(WORK ORDER): Take each line in the entries below that holds "cells" and show it.

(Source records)
+ + +

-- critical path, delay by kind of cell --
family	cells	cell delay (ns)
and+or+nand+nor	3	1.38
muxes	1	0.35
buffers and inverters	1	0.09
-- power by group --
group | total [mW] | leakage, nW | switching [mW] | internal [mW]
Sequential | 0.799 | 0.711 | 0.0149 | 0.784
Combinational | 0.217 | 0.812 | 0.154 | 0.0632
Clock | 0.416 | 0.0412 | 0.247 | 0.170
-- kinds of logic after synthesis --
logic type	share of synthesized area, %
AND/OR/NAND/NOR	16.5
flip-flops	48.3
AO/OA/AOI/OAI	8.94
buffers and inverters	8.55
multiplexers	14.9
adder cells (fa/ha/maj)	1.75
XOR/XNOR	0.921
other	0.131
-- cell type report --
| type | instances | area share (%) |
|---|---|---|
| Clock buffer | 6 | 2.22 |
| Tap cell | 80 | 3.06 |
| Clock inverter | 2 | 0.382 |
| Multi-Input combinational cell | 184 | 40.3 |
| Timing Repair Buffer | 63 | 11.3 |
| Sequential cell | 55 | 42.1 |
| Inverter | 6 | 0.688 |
### config.mk
export PLATFORM = sky130hd
export DESIGN_NAME = tsd_setup_flat
export DESIGN_NICKNAME = d
export VERILOG_FILES = /design/src/rtl/tsd_pkg.sv /design/src/rtl/tsd_link_if.sv /design/src/rtl/tsd_setup.sv /design/src/flat_wrapper.sv
export VERILOG_INCLUDE_DIRS = /design/src /design/src/rtl
export SDC_FILE = /design/constraint.sdc
export NUM_CORES = 1
export LEC_CHECK = 0
export BUFFER_PORTS_ARGS = -buffer_cell sky130_fd_sc_hd__buf_4
export CAP_MARGIN = 15
export CORE_ASPECT_RATIO = 2
export CORE_MARGIN = 5
export CORE_UTILIZATION = 48
export DETAILED_ROUTE_END_ITERATION = 6
export GPL_TIMING_DRIVEN = 0
export PLACE_DENSITY_LB_ADDON = 0.3
export SETUP_SLACK_MARGIN = 0.2
export SYNTH_ARGS = -nofsm -noshare
export SYNTH_HDL_FRONTEND = slang
export SYNTH_SLANG_ARGS = --single-unit
### constraint.sdc
create_clock -name i_clk -period 2.65 [get_ports i_clk]
set_input_delay 0.1325 -clock i_clk [delete_from_list [all_inputs] [get_ports i_clk]]
set_output_delay 0.1325 -clock i_clk [all_outputs]
set_load 0.01 [all_outputs]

+ + +

(WRITTEN RESPONSE):
family	cells	cell delay (ns)
adder cells (fa/ha/maj)	1.75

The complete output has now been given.